CD133+ U87人脑胶质瘤干细胞放射敏感性和DNA双链断裂损伤修复的实验研究

目的 探讨CD133+ U87人脑胶质瘤干细胞放射敏感性及DNA双链断裂损伤修复的情况。 方法 选择人脑胶质瘤U87细胞系，采用免疫流式分选技术分选出CD133+、CD133-细胞；采用克隆形成实验研究细胞的放射敏感性；采用中性单细胞凝胶电泳实验检测4 Gy X射线垂直照射后不同时间点的DNA双链断裂；采用间接免疫荧光技术检测不同时间点磷酸化组蛋白H2AX（γ-H2AX）荧光灶、Rad51（一种同源重组修复蛋白）荧光灶的表达。 结果 假照射条件下，CD133+细胞克隆的形成率明显高于CD133-细胞（t=3.66，P < 0.01）；CD133+细胞经4 Gy照射后的克隆形成率无明显变化（t=0.71，P > 0.05），而CD133-细胞经4 Gy照射后的克隆形成率下降（t=2.91，P < 0.05）。4 Gy照射后0.5 h，CD133+、CD133-细胞间尾力矩差异无统计学意义（t=1.44，P > 0.05），照射后6、24 h，CD133+细胞尾力距下降程度大于CD133-细胞（t=5.31和8.09，P < 0.01）；照射后0.5、6 h，CD133+、CD133-细胞间γ-H2AX灶的表达率差异均无统计学意义（t=0.12和0.99，P > 0.05），照射后24 h，CD133+细胞的γ-H2AX灶的表达率下降程度大于CD133-细胞（t=4.99，P < 0.01）；照射后0.5 h，CD133+、CD133-细胞间Rad51灶的表达率差异无统计学意义（t=1.12，P > 0.05），照射后6、24 h，CD133-细胞的Rad51灶的表达率与CD133+细胞相比明显下降（t=22.88和12.43，P < 0.01），而CD133+细胞无明显变化。 结论 CD133+ U87人脑胶质瘤干细胞具有放射抵抗性，可能与其照射后DNA双链的断裂修复能力较高有关。
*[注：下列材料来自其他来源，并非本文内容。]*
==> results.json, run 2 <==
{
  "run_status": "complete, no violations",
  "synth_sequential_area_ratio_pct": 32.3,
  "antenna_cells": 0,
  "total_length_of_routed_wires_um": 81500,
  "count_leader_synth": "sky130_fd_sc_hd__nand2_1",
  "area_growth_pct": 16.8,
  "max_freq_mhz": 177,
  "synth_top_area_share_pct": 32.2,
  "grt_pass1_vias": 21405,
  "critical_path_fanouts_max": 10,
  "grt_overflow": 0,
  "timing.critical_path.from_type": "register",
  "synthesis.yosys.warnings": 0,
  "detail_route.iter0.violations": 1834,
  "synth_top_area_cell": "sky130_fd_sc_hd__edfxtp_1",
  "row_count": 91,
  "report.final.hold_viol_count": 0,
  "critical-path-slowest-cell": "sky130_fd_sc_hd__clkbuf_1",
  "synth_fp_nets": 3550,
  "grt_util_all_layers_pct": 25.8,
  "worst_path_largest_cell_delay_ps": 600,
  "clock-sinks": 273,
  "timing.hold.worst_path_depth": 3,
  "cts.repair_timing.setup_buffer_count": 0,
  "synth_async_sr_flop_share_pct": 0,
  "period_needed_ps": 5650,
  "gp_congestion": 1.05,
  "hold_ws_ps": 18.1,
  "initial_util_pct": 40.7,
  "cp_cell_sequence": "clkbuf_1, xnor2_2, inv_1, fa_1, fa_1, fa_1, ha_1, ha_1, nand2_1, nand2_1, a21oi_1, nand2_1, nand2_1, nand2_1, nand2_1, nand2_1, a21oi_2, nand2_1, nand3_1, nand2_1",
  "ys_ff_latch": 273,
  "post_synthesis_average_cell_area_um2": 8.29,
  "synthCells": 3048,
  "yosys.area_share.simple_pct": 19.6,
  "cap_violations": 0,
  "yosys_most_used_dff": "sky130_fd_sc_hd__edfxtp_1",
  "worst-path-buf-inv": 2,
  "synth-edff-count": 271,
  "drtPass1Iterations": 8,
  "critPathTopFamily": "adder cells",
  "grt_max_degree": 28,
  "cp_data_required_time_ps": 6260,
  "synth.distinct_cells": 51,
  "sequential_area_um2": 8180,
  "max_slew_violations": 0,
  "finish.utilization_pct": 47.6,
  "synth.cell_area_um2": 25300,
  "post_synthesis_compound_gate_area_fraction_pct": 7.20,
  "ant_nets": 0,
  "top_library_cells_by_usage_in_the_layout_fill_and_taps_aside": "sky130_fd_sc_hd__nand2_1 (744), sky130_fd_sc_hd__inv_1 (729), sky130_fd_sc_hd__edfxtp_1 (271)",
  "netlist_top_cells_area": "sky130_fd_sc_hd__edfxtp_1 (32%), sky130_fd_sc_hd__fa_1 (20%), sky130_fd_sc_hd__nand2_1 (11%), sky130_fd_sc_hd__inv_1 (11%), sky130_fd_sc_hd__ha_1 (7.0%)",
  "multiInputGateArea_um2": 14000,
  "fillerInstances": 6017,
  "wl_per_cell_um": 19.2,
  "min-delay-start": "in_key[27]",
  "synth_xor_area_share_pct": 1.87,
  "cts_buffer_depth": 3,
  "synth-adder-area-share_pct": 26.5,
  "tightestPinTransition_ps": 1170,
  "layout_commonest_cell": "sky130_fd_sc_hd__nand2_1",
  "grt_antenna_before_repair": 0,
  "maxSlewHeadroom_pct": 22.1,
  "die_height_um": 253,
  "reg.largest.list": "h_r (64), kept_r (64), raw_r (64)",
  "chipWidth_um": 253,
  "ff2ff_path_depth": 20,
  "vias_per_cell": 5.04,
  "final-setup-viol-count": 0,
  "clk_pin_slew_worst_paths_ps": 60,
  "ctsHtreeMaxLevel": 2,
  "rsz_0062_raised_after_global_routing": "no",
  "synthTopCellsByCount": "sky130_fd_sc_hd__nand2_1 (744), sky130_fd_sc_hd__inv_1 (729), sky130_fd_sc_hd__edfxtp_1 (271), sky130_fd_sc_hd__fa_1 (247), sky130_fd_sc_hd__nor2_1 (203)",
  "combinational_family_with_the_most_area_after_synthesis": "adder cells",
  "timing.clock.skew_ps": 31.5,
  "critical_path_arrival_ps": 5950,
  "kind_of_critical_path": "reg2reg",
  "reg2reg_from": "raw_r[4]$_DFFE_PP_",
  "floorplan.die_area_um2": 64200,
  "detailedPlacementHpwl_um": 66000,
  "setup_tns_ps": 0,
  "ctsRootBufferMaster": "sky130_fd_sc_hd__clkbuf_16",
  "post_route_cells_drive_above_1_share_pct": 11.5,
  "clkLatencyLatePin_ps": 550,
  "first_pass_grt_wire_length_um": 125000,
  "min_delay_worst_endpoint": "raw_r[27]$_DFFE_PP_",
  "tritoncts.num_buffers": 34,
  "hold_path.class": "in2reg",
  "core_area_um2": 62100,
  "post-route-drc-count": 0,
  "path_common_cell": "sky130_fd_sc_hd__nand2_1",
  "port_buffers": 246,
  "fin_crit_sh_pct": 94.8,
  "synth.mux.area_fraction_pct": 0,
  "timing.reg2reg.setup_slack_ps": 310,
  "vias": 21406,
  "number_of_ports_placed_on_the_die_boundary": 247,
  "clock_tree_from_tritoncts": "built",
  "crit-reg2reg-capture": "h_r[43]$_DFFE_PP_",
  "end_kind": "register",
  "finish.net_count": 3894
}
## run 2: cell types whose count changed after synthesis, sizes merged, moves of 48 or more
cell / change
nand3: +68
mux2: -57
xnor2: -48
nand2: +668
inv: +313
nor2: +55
CD133 positive U87 glioma stem cell radiosensitivity and DNA double-strand break repair

Objective To explore the radiosensitivity and DNA double-strand break repair of CD133+ U87 glioma stem cell. Methods CD133+ and CD133- cells were isolated from glioma U87 cell lines by flow cytometry sorter system. After irradiated vertically by 4 Gy X-rays, the radiosensitivity of cells was determined by clonogenic assay. The radiation-induced DNA double-strand break repair of CD133+ and CD133- cells was determined by the neutral comet assay, and the expression of phosphorylated histone H2AX (γ-H2AX) and Rad51 foci were measured by immunofluorescence. Results The clone forming rate of CD133+ cells was higher than CD133- cells (t=3.66, P < 0.01) with no radiation. The clone forming rate of CD133+ cells irradiated by 4 Gy X-rays has no significant changes compared to that of the non-irradiation cells(t=0.71, P > 0.05), but for CD133- cells, it decreased compared to non-irradiation cells(t=2.91, P < 0.05). The tailmoment between CD133+ cells and CD133- cells had no difference at 0.5 h after irradiation (t=1.44, P > 0.05); the tailmoment of CD133+ cells was lower than CD133- cells at 6 and 24 h after irradiation, respectively(t=5.31 and 8.09, P < 0.01). There was no significant difference in the expression of γ-H2AX foci between CD133+ and CD133- cells at 0.5 and 6 h after irradiation(t=0.12 and 0.99, P > 0.05), γ-H2AX foci of CD133+ cells was significantly decreased compared to CD133- cells at 24 h after irradiation(t=4.99, P < 0.01). For Rad 51 foci, there was no difference between CD133+ and CD133- cells at 0.5 h after irradiation(t=1.12, P > 0.05). The expression of Rad 51 foci of CD133- cells was decreased compared to that of CD133+ cells at 6 and 24 h after irradiation, respectively (t=22.88 and 12.43, P < 0.01). And the expression of Rad51 foci of CD133+ cells had no significant changes at 6-24 h after irradiation. Conclusions Glioma stem cells is more radioresistive than glioma non-stem cells. The probable mechanism is that the DNA double-strand break repair capacity of glioma stem cells is more powerful than non-stem cells.